WTF is this "fog of reality" bullshit? Only someone who has never encountered the fog of war would vomit that sort nonsense up.
"But we live in the fog of reality."
Brooks is such a horrible ditch-pig of a writer. He reminds me of Scientologists who write of "climbing the bridge", even though the metaphor makes no sense. You cross a bridge, you don't climb it, for fuck's sake.
"But we live in the fog of reality." No David, for most people reality is a sharply acute thing affecting their lives, like having to work themselves to exhaustion every day to pay ever-increasing bills. Reality is not a "fog" for most people, it's a pretty anxiety-inducing living nightmare that is sharply felt. A "fog" sounds so comfortable and sleepy for someone getting an astounding amount of money to write horseshit for the NYTimes though.
I cannot BELIEVE the chutzpah of someone like David Fking Brooks taking the stories of Rwanda genocide survivors to give us another moral lecture. Who the fck is he to wag a finger at anyone, again? he' s the worst, and seems to be out of ideas and having a breakdown.
Ps. Hi to Susan of Texas, love your blog and work. Good stuff!

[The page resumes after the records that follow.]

`flow/run.sh`:
```
#!/bin/bash
# the make line also repeats each setting of config.mk as NAME=value (left out here)
make -C /OpenROAD-flow-scripts/flow DESIGN_CONFIG=/design/flow/config.mk WORK_HOME=/design/flow/orfs CLKGATE_MAP_FILE= finish
```
`flow/config.mk`:
```
export PLATFORM = sky130hd
export DESIGN_NAME = mac_array
export DESIGN_NICKNAME = mac_array
export VERILOG_FILES = /design/flow/design.v
export SDC_FILE = /design/flow/constraint.sdc
export NUM_CORES = 4
export LEC_CHECK = 0
export CAP_MARGIN = 20
export CORE_MARGIN = 2
export CORE_UTILIZATION = 59
export CTS_CLUSTER_SIZE = 45
export SLEW_MARGIN = 20
export TNS_END_PERCENT = 5
```
`flow/constraint.sdc`:
```
create_clock -name core_clock -period 6.31 [get_ports {clk}]
set_input_delay 1.2620 -clock core_clock [delete_from_list [all_inputs] [get_ports {clk}]]
set_output_delay 1.2620 -clock core_clock [all_outputs]
set_load 0.01 [all_outputs]
```
`flow/design.v`:
```
module vedic_2x2 (
    input  [1:0] a,
    input  [1:0] b,
    output [3:0] product
);
    wire [3:0] partial;
    wire c1, c2;
    assign partial[0] = a[0] & b[0];
    assign partial[1] = a[1] & b[0];
    assign partial[2] = a[0] & b[1];
    assign partial[3] = a[1] & b[1];
    assign product[0] = partial[0];
    assign {c1, product[1]} = partial[1] + partial[2];
    assign {c2, product[2]} = partial[3] + c1;
    assign product[3] = c2;
endmodule
module vedic_mult #(
    parameter WIDTH = 8
)(
    input  [WIDTH-1:0] a,
    input  [WIDTH-1:0] b,
    output [2*WIDTH-1:0] product
);
    generate
        if (WIDTH == 2) begin : base_case
            vedic_2x2 v2x2 (
                .a(a),
                .b(b),
                .product(product)
            );
        end else begin : recursive_case
            localparam HALF_WIDTH = WIDTH / 2;
            wire [WIDTH-1:0] q0, q1, q2, q3;
            wire [2*WIDTH-1:0] aligned_q0, aligned_q1, aligned_q2, aligned_q3;
            wire [2*WIDTH-1:0] temp1, temp2;
            vedic_mult #(HALF_WIDTH) m0 (
                .a(a[HALF_WIDTH-1:0]),
                .b(b[HALF_WIDTH-1:0]),
                .product(q0)
            );
            vedic_mult #(HALF_WIDTH) m1 (
                .a(a[WIDTH-1:HALF_WIDTH]),
                .b(b[HALF_WIDTH-1:0]),
                .product(q1)
            );
            vedic_mult #(HALF_WIDTH) m2 (
                .a(a[HALF_WIDTH-1:0]),
                .b(b[WIDTH-1:HALF_WIDTH]),
                .product(q2)
            );
            vedic_mult #(HALF_WIDTH) m3 (
                .a(a[WIDTH-1:HALF_WIDTH]),
                .b(b[WIDTH-1:HALF_WIDTH]),
                .product(q3)
            );
            assign aligned_q0 = {{WIDTH{1'b0}}, q0};
            assign aligned_q1 = {{HALF_WIDTH{1'b0}}, q1, {HALF_WIDTH{1'b0}}};
            assign aligned_q2 = {{HALF_WIDTH{1'b0}}, q2, {HALF_WIDTH{1'b0}}};
            assign aligned_q3 = {q3, {WIDTH{1'b0}}};
            assign temp1 = aligned_q0 + aligned_q1;
            assign temp2 = temp1 + aligned_q2;
            assign product = temp2 + aligned_q3;
        end
    endgenerate
endmodule
module sigmoid_activation #(
    parameter WIDTH = 16,
    parameter FRAC_BITS = 11
)(
    input  signed [WIDTH-1:0] x,
    output [WIDTH-1:0] y
);
    localparam signed [WIDTH-1:0] NEG_THRESHOLD = -(4 << FRAC_BITS);
    localparam signed [WIDTH-1:0] POS_THRESHOLD = (4 << FRAC_BITS);
    localparam [WIDTH-1:0] ZERO_VAL = {WIDTH{1'b0}};
    localparam [WIDTH-1:0] HALF_VAL = (1 << (WIDTH-1));
    localparam [WIDTH-1:0] ONE_VAL  = {WIDTH{1'b1}};
    reg [WIDTH-1:0] y_reg;
    always @(*) begin
        if ($signed(x) < NEG_THRESHOLD)
            y_reg = ZERO_VAL;
        else if ($signed(x) > POS_THRESHOLD)
            y_reg = ONE_VAL;
        else
            y_reg = HALF_VAL + {{3{x[WIDTH-1]}}, x[WIDTH-1:3]};
    end
    assign y = y_reg;
endmodule
module mac_unit #(
    parameter DATA_WIDTH = 8,
    parameter ACCUM_WIDTH = 32,
    parameter OUTPUT_WIDTH = 16,
    parameter USE_SQRT_CSLA = 1,
    parameter ENABLE_ACTIVATION = 1,
    parameter FRAC_BITS = 11
)(
    input  clk,
    input  rst_n,
    input  enable,
    input  clear_acc,
    input  [DATA_WIDTH-1:0] input_data,
    input  [DATA_WIDTH-1:0] weight,
    output [OUTPUT_WIDTH-1:0] mac_out,
    output [OUTPUT_WIDTH-1:0] activated_out,
    output valid,
    output overflow
);
    localparam MULT_WIDTH = 2 * DATA_WIDTH;
    wire [MULT_WIDTH-1:0] mult_result;
    reg [ACCUM_WIDTH-1:0] accumulator;
    reg [ACCUM_WIDTH-1:0] next_acc;
    wire [ACCUM_WIDTH:0] acc_sum;
    reg overflow_reg;
    reg valid_reg;
    vedic_mult #(
        .WIDTH(DATA_WIDTH)
    ) multiplier (
        .a(input_data),
        .b(weight),
        .product(mult_result)
    );
    assign acc_sum = {1'b0, accumulator} + {{(ACCUM_WIDTH-MULT_WIDTH+1){1'b0}}, mult_result};
    always @(*) begin
        if (enable) begin
            if (clear_acc) begin
                next_acc = {{(ACCUM_WIDTH-MULT_WIDTH){1'b0}}, mult_result};
            end else begin
                next_acc = acc_sum[ACCUM_WIDTH-1:0];
            end
        end else if (clear_acc) begin
            next_acc = {ACCUM_WIDTH{1'b0}};
        end else begin
            next_acc = accumulator;
        end
    end
    always @(posedge clk or negedge rst_n) begin
        if (!rst_n)
            accumulator <= {ACCUM_WIDTH{1'b0}};
        else
            accumulator <= next_acc;
    end
    always @(posedge clk or negedge rst_n) begin
        if (!rst_n)
            overflow_reg <= 1'b0;
        else if (clear_acc)
            overflow_reg <= 1'b0;
        else if (enable && acc_sum[ACCUM_WIDTH])
            overflow_reg <= 1'b1;
    end
    assign overflow = overflow_reg;
    assign mac_out = accumulator[OUTPUT_WIDTH-1:0];
    generate
        if (ENABLE_ACTIVATION) begin : gen_activation
            sigmoid_activation #(
                .WIDTH(OUTPUT_WIDTH),
                .FRAC_BITS(FRAC_BITS)
            ) activation (
                .x(mac_out),
                .y(activated_out)
            );
        end else begin : no_activation
            assign activated_out = mac_out;
        end
    endgenerate
    always @(posedge clk or negedge rst_n) begin
        if (!rst_n)
            valid_reg <= 1'b0;
        else
            valid_reg <= enable;
    end
    assign valid = valid_reg;
endmodule
module mac_array #(
    parameter NUM_CHANNELS = 4,
    parameter DATA_WIDTH = 8,
    parameter ACCUM_WIDTH = 32,
    parameter OUTPUT_WIDTH = 16
)(
    input  clk,
    input  rst_n,
    input  [NUM_CHANNELS-1:0] enable,
    input  [NUM_CHANNELS-1:0] clear_acc,
    input  [DATA_WIDTH*NUM_CHANNELS-1:0] input_data,
    input  [DATA_WIDTH*NUM_CHANNELS-1:0] weight,
    output [OUTPUT_WIDTH*NUM_CHANNELS-1:0] mac_out,
    output [OUTPUT_WIDTH*NUM_CHANNELS-1:0] activated_out,
    output [NUM_CHANNELS-1:0] valid,
    output [NUM_CHANNELS-1:0] overflow
);
    genvar i;
    generate
        for (i = 0; i < NUM_CHANNELS; i = i + 1) begin : mac_channels
            mac_unit #(
                .DATA_WIDTH(DATA_WIDTH),
                .ACCUM_WIDTH(ACCUM_WIDTH),
                .OUTPUT_WIDTH(OUTPUT_WIDTH)
            ) mac_inst (
                .clk(clk),
                .rst_n(rst_n),
                .enable(enable[i]),
                .clear_acc(clear_acc[i]),
                .input_data(input_data[DATA_WIDTH*(i+1)-1:DATA_WIDTH*i]),
                .weight(weight[DATA_WIDTH*(i+1)-1:DATA_WIDTH*i]),
                .mac_out(mac_out[OUTPUT_WIDTH*(i+1)-1:OUTPUT_WIDTH*i]),
                .activated_out(activated_out[OUTPUT_WIDTH*(i+1)-1:OUTPUT_WIDTH*i]),
                .valid(valid[i]),
                .overflow(overflow[i])
            );
        end
    endgenerate
endmodule
```
==> results.sh, run 1 <==
# physical design summary
export IMPL_synthTopLogicFamily="adder cells"
export IMPL_place_inst=3423
export IMPL_r2r_end="mac_channels[3].mac_inst.accumulator[22]"
export IMPL_slew_limit_headroom=0.324
export IMPL_clock_power_uw=1010
export IMPL_rrSetupSlack_ns=3.26
export IMPL_edf_count=0
export IMPL_pg_comb_uw=13000
export IMPL_grt_max_degree=89
export IMPL_power_leader="combinational logic"
export IMPL_dieArea_um2=37700
export IMPL_cp_buffers_inverters=4
export IMPL_p_seq_uw=1360
export IMPL_ys_seq_frac=0.160
export IMPL_endpoint_kind="flip-flop"
export IMPL_synthCells=2526
export IMPL_peakVddDrop_v=0.000637
export IMPL_fin_cells=3495
export IMPL_worstHoldStart="mac_channels[1].mac_inst.overflow_reg"
export IMPL_cts_buffer_depth=2
export IMPL_fin_crit_sh=1.14
export IMPL_ys_top_cells_by_count="ha_1 (364), inv_1 (266), and2_1 (260)"
export IMPL_hp_class="reg -> reg"
export IMPL_ys_cells=2526
export IMPL_p_seq_frac=0.088
export IMPL_vias_per_cell=5.73
export IMPL_rr_worst_depth=10
export IMPL_flop_cell="dfrtp_1"
export IMPL_cp_required_ns=6.62
export IMPL_synth_area_um2=21300
export IMPL_grt_pass1_wl_um=96700
export IMPL_drt_wl_total_um=61900
export IMPL_ys_flops=136
export IMPL_drt_iter0_drc=922
export IMPL_critPathMaxStageDelay_ns=0.54
export IMPL_synth_cell_type_count=67
export IMPL_drv_cap=0
export IMPL_grt_antenna_before_repair=0
export IMPL_p_switching_uw=6920
export IMPL_power_internal_uw=8430
export IMPL_synth_most_common_cell="ha_1"
export IMPL_gp_congestion=0.924
export IMPL_clkPwrFrac=0.066
export IMPL_p_comb_frac=0.846
export IMPL_io_buffers=209
export IMPL_final_hold_viol_count=0
export IMPL_cts_sinks=136
export IMPL_detail_route_first_pass_iterations=6
export IMPL_max_freq_mhz=139
export IMPL_worstSetupStartpoint="input_data[11]"
export IMPL_cp_arrival_ns=7.53
export IMPL_path_clk_slew_ns=0.06
export IMPL_hold_buffers=0
export IMPL_outcome="complete, but fails checks"
export IMPL_diodes=0
export IMPL_fin_setup_tns_ns=-63.19
export IMPL_num_rows=69
export IMPL_num_vias=20000
export IMPL_fin_nets=3563
export IMPL_topCellsByArea="ha_1 (21%), dfrtp_1 (16%), fa_1 (9.8%), and2_1 (7.6%), inv_1 (4.7%)"
export IMPL_drv_slew=0
export IMPL_core_um2=35600
export IMPL_gr_total_overflow=0
export IMPL_synthAdderAreaFrac=0.312
export IMPL_fin_util=0.817
export IMPL_final_antenna_net_count=0
export IMPL_synth_mux_area_fraction=0.0221
export IMPL_p_per_area_nw_per_um2=528
export IMPL_ys_area_um2=21300
export IMPL_synth_warnings=2
export IMPL_r2r_start="mac_channels[3].mac_inst.accumulator[0]"
export IMPL_h_tree_depth=4
export IMPL_die_height_um=194
export IMPL_synth_top_area_share=0.214
export IMPL_leakagePower_uw=0.0144
export IMPL_setup_ws_ns=-0.910
export IMPL_tool_warnings=43
export IMPL_root_buffer="clkbuf_16"
export IMPL_failed_checks="negative setup slack"
export IMPL_cp_start_kind="primary input"
export IMPL_fp_util=0.599
export IMPL_drc_errors=0
export IMPL_io_pins=210
export IMPL_xor_share=0.0797
export IMPL_synth_async_sr_flop_share=1.00
export IMPL_endpoint="mac_channels[1].mac_inst.accumulator[26]"
export IMPL_swShare=0.451
export IMPL_chipWidth_um=194
export IMPL_simple_gate_area_frac=0.193
export IMPL_whs_path_depth=2
export IMPL_synthAoiAreaFrac=0.151
export IMPL_areaGrowthSynthToFinish_pct=36.3
export IMPL_cts_buffers=17
export IMPL_critPathMaxFanout=8
export IMPL_crit_type="in -> reg"
export IMPL_clock_skew_ns=0.0131
export IMPL_dp_hpwl_um=43800
export IMPL_avgSynthCellArea_um2=8.44
export IMPL_synth_nets=3068
export IMPL_holdPathEnd="mac_channels[1].mac_inst.overflow_reg"
export IMPL_critPathTopFamily="adder cells"
export IMPL_min_period_ns=7.22
export IMPL_avgRoutedWirePerCell_um=17.7
export IMPL_insertion_delay_ns=0.45
export IMPL_grt_pass1_vias=20600
export IMPL_path_depth=30
export IMPL_cpMaxStageDelayCell="fa_1"
export IMPL_grt_setup_unrepaired="true"
export IMPL_tightestPinTransition_ns=1.01
export IMPL_cts_tree="yes"
export IMPL_grt_usage=0.305
export IMPL_setup_viol=94
export IMPL_largest_area_cell="ha_1"
==> metal layers <==
metal	wire [um]	share of wire	GRT usage	vias up
met5	0	0	0	-
li1	-	-	-	9548
met4	1470	0.024	0.0892	0
met1	25800	0.42	0.382	9740
met3	2630	0.042	0.0310	122
met2	32100	0.52	0.553	621
==> stage by stage <==
stage	power, uW	instance area, um2	setup WS, ns	hold WS [ns]
floorplan	7440	21600	-0.955	0.464
global placement	11600	26100	-1.89	0.482
detailed placement	11900	26100	-2.08	0.499
CTS	14000	27800	-0.916	0.513
global route	16500	29100	-1.15	0.529
finish	15400	29100	-0.910	0.510
==> cell type report <==
class	count	area, um2
well taps	461	577
flip-flops and latches	136	3400
clock buffers	20	447
multi-input cells	2000	18400
fillers	2270	6520
repair buffers	599	5110
inverters	267	1000
clock inverters	12	116
==> what timing repair did <==
| action | in CTS | in global routing |
|---|---|---|
| pin swaps | 204 | 192 |
| hold endpoints to repair | 0 | 0 |
| setup buffers | 22 | 19 |
| resized | 278 | 229 |
| cloned | 1 | 0 |
| setup endpoints to repair | 104 | 103 |
==> inputs of run 2 (changes only) <==
- ABC_AREA: unset -> 0
- CAP_MARGIN: 20 -> 15
- CELL_PAD_IN_SITES_DETAIL_PLACEMENT: unset -> 2
- CORE_ASPECT_RATIO: unset -> 0.85
- CORE_UTILIZATION: 59 -> 67
- CTS_CLUSTER_SIZE: 45 -> unset
- MAX_ROUTING_LAYER: unset -> met5
- PLACE_DENSITY: unset -> 0.81
- SLEW_MARGIN: 20 -> 25
- TNS_END_PERCENT: 5 -> unset
- clock period: 6.31 -> 6.94 ns (I/O delays scaled with it)
==> run 2 against run 1 <==
Effect of this change: the run now fails in detailed placement (3_5_place_dp); synthesized cell count stayed put; synthesized area stayed put; die area is 12% lower.
==> results.sh, run 2 <==
# yosys + openroad results
export IMPL_synthAoiAreaFrac=0.151
export IMPL_core_um2=31500
export IMPL_xor_share=0.0797
export IMPL_synth_area_um2=21300
export IMPL_synth_mux_area_fraction=0.0221
export IMPL_haltStage="detailed placement (3_5_place_dp)"
export IMPL_ys_flops=136
export IMPL_io_buffers=209
export IMPL_dieArea_um2=33300
export IMPL_simple_gate_area_frac=0.193
export IMPL_ys_cells=2526
export IMPL_avgSynthCellArea_um2=8.44
export IMPL_fp_util=0.678
export IMPL_synth_most_common_cell="ha_1"
export IMPL_io_pins=210
export IMPL_largest_area_cell="ha_1"
export IMPL_synth_nets=3068
export IMPL_synth_async_sr_flop_share=1.00
export IMPL_synth_cell_type_count=67
export IMPL_synth_warnings=2
export IMPL_stop_error="Error: detail_place.tcl, 38 bad optional access"
export IMPL_synthAdderAreaFrac=0.312
export IMPL_topCellsByArea="ha_1 (21%), dfrtp_1 (16%), fa_1 (9.8%), and2_1 (7.6%), inv_1 (4.7%)"
export IMPL_synthTopLogicFamily="adder cells"
export IMPL_synthCells=2526
export IMPL_synth_top_area_share=0.214
export IMPL_ys_top_cells_by_count="ha_1 (364), inv_1 (266), and2_1 (260)"
export IMPL_outcome="stopped before the end"
export IMPL_num_rows=60
export IMPL_flop_cell="dfrtp_1"
export IMPL_gp_congestion=0.950
export IMPL_die_height_um=168
export IMPL_chipWidth_um=197
export IMPL_ys_seq_frac=0.160
export IMPL_ys_area_um2=21300
export IMPL_edf_count=0
## run 2: through the flow
stage / cells / worst slack, ns / cell area [um2] / TNS, ns / total power (uW)
floorplan: 2526 / -0.420 / 22000 / -8.87 / 7080
global placement: 3328 / -1.14 / 26200 / -86.71 / 10500
==> inputs of run 3 (changes only) <==
- ABC_AREA: 0 -> unset
- CAP_MARGIN: 15 -> 20
- CELL_PAD_IN_SITES_DETAIL_PLACEMENT: 2 -> unset
- CORE_ASPECT_RATIO: 0.85 -> unset
- CORE_UTILIZATION: 67 -> 40
- CTS_CLUSTER_DIAMETER: unset -> 258
- CTS_CLUSTER_SIZE: unset -> 92
- MAX_ROUTING_LAYER: met5 -> unset
- PLACE_DENSITY: 0.81 -> 0.35
- SLEW_MARGIN: 25 -> 20
- TNS_END_PERCENT: unset -> 35
- clock period: 6.94 -> 8.5 ns (I/O delays scaled with it)
==> run 3 against run 2 <==
Effect of this change: the run now finishes clean; die area increased by 66%; synthesized cell count stayed put; synthesized area unchanged.
==> results.sh, run 3 <==
# physical design summary
export IMPL_topCellsByArea="ha_1 (21%), dfrtp_1 (16%), fa_1 (9.8%), and2_1 (7.6%), inv_1 (4.7%)"
export IMPL_io_buffers=209
export IMPL_post_dp_cell_area_um2=25100
export IMPL_max_freq_mhz=122
export IMPL_endpoint="mac_channels[2].mac_inst.accumulator[23]"
export IMPL_ys_flops=136
export IMPL_drt_wl_total_um=56400
export IMPL_num_vias=18100
export IMPL_pg_comb_uw=7100
export IMPL_slew_limit_headroom=0.256
export IMPL_final_hold_viol_count=0
export IMPL_avgSynthCellArea_um2=8.44
export IMPL_diodes=0
export IMPL_largest_area_cell="ha_1"
export IMPL_fp_util=0.405
export IMPL_synth_async_sr_flop_share=1.00
export IMPL_dp_hpwl_um=46000
export IMPL_r2r_end="mac_channels[3].mac_inst.accumulator[22]"
export IMPL_insertion_delay_ns=0.48
export IMPL_r2r_start="mac_channels[3].mac_inst.accumulator[0]"
export IMPL_hp_class="reg -> reg"
export IMPL_drc_errors=0
export IMPL_cp_required_ns=8.89
export IMPL_cts_sinks=136
export IMPL_rr_worst_depth=10
export IMPL_chipWidth_um=235
export IMPL_setup_viol=0
export IMPL_cts_tree="yes"
export IMPL_place_inst=3506
export IMPL_drv_slew=0
export IMPL_postLayoutCellArea_um2=25800
export IMPL_p_comb_frac=0.797
export IMPL_die_height_um=235
export IMPL_p_seq_uw=1010
export IMPL_clkPwrFrac=0.089
export IMPL_synthCells=2526
export IMPL_rrSetupSlack_ns=5.48
export IMPL_path_depth=27
export IMPL_ys_top_cells_by_count="ha_1 (364), inv_1 (266), and2_1 (260)"
export IMPL_ys_cells=2526
export IMPL_cts_buffers=17
export IMPL_edf_count=0
export IMPL_worstSetupStartpoint="weight[16]"
export IMPL_peakVddDrop_v=0.000193
export IMPL_synthTopLogicFamily="adder cells"
export IMPL_gr_total_overflow=0
export IMPL_holdPathEnd="mac_channels[1].mac_inst.overflow_reg"
export IMPL_synth_warnings=2
export IMPL_whs_path_depth=2
export IMPL_fillers=5144
export IMPL_cpMaxStageDelayCell="fa_1"
export IMPL_final_antenna_net_count=0
export IMPL_grt_max_degree=73
export IMPL_detail_route_first_pass_iterations=5
export IMPL_p_switching_uw=4100
export IMPL_cp_start_kind="primary input"
export IMPL_synthAdderAreaFrac=0.312
export IMPL_avgRoutedWirePerCell_um=16.0
export IMPL_setup_ws_ns=0.271
export IMPL_xor_share=0.0797
export IMPL_power_internal_uw=4810
export IMPL_num_rows=84
export IMPL_core_um2=52700
export IMPL_tightestPinTransition_ns=1.11
export IMPL_min_period_ns=8.23
export IMPL_p_seq_frac=0.114
export IMPL_gp_congestion=0.820
export IMPL_synth_most_common_cell="ha_1"
export IMPL_synth_top_area_share=0.214
export IMPL_synth_mux_area_fraction=0.0221
export IMPL_grt_antenna_before_repair=0
export IMPL_endpoint_kind="flip-flop"
export IMPL_h_tree_depth=4
export IMPL_flop_cell="dfrtp_1"
export IMPL_fin_crit_sh=0.968
export IMPL_drv_cap=0
export IMPL_dieArea_um2=55200
export IMPL_leakagePower_uw=0.0133
export IMPL_fin_cells=3538
export IMPL_power_leader="combinational logic"
export IMPL_grt_pass1_wl_um=94300
export IMPL_synth_cell_type_count=67
export IMPL_ys_area_um2=21300
export IMPL_io_pins=210
export IMPL_cp_buffers_inverters=4
export IMPL_ys_seq_frac=0.160
export IMPL_crit_top_cell="ha_1"
export IMPL_fin_nets=3379
export IMPL_critPathMaxFanout=16
export IMPL_pre_cts_ws_ns=-0.468
export IMPL_grt_usage=0.207
export IMPL_tool_warnings=40
export IMPL_critPathMaxStageDelay_ns=0.52
export IMPL_cts_buffer_depth=2
export IMPL_root_buffer="clkbuf_16"
export IMPL_simple_gate_area_frac=0.193
export IMPL_clock_skew_ns=0.0151
export IMPL_outcome="complete, no violations"
export IMPL_synthAoiAreaFrac=0.151
export IMPL_hold_buffers=0
export IMPL_swShare=0.460
export IMPL_vias_per_cell=5.11
export IMPL_p_per_area_nw_per_um2=345
export IMPL_cp_arrival_ns=8.62
export IMPL_drt_iter0_drc=785
export IMPL_cts_setup_buffers=0
export IMPL_clock_power_uw=793
export IMPL_synth_nets=3068
export IMPL_grt_pass1_vias=18400
export IMPL_path_clk_slew_ns=0.07
export IMPL_areaGrowthSynthToFinish_pct=21.0
export IMPL_crit_type="in -> reg"
export IMPL_synth_area_um2=21300
export IMPL_critPathTopFamily="adder cells"
export IMPL_worstHoldStart="mac_channels[1].mac_inst.overflow_reg"
export IMPL_fin_util=0.490
-- run 3: what timing repair did --
| item | 4_1_cts | 5_1_grt |
|---|---|---|
| hold endpoints to repair | 0 | 0 |
| resized | 0 | 29 |
| endpoints found under the setup margin | 0 | 51 |
-- run 3: final cells by class --
type | instances | area [um2] | area share
multi-input combinational | 2000 | 16300 | 0.631
tap | 688 | 861 | 0.0334
clock inverter | 13 | 170 | 0.00659
sequential | 136 | 3400 | 0.132
clock buffer | 19 | 433 | 0.0168
inverter | 267 | 1000 | 0.0388
timing repair buffer | 415 | 3650 | 0.142
-- run 3: metal layers --
metal,vias to the layer above,GRT usage,part of all wire
met3,39,0.0271,0.023
met4,0,0.0449,0.014
li1,9181,-,-
met2,217,0.351,0.47
met5,-,0,0
met1,8632,0.282,0.49
-- run 3: through the flow --
step	hold slack, ns	power, uW	setup TNS, ns
2_1_floorplan	0.464	5380	0
3_3_place_gp	0.508	8000	-9.37
3_5_place_dp	0.522	8020	-14.81
4_1_cts	0.538	8880	0
5_1_grt	0.560	9800	-0.0200
6_report	0.520	8900	0
==> inputs of run 4 (changes only) <==
- CORE_UTILIZATION: 40 -> 72
- CTS_CLUSTER_DIAMETER: 258 -> unset
- CTS_CLUSTER_SIZE: 92 -> 50
- PLACE_DENSITY: 0.35 -> unset
- PLACE_DENSITY_LB_ADDON: unset -> 0.0
- SETUP_SLACK_MARGIN: unset -> 1.49
- TNS_END_PERCENT: 35 -> 5
- clock period: 8.5 -> 5.59 ns (I/O delays scaled with it)
==> run 4 against run 3 <==
Effect of this change: the run now fails in global routing (5_1_grt); synthesized area unchanged; synthesized cell count stayed put; die area down 44%.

My mom brought in some pink Himalayan salt, and I laughed, and explained to her why I laughed, and your blog was essential why I thought this was comedy. Fck Megan McArdle too. A-hole extraordinaire.
"They crossed the Akanyaru River (Clemantine thought the dead bodies floating in it were just sleeping) and into Burundi."
I can relate to this because I have driven on I-95 from Stamford to Bridgeport during rush hour. What an apocalypse that was.
He's sounding like Steve Martin in "Three Amigos" these days:
"In a way, all of us has an El Guapo to face. For some, shyness might be their El Guapo. For others, a lack of education might be their El Guapo. For us, El Guapo is a big, dangerous man who wants to kill us. But as sure as my name is Lucky Day, the people of Santa Poco can conquer their own personal El Guapo, who also happens to be the actual El Guapo!"
@Belvoir: "Who the fck is he to wag a finger at anyone, again?" Why, he's the intellectual giant whom Yale University chose to teach a semester-long class in "Humility."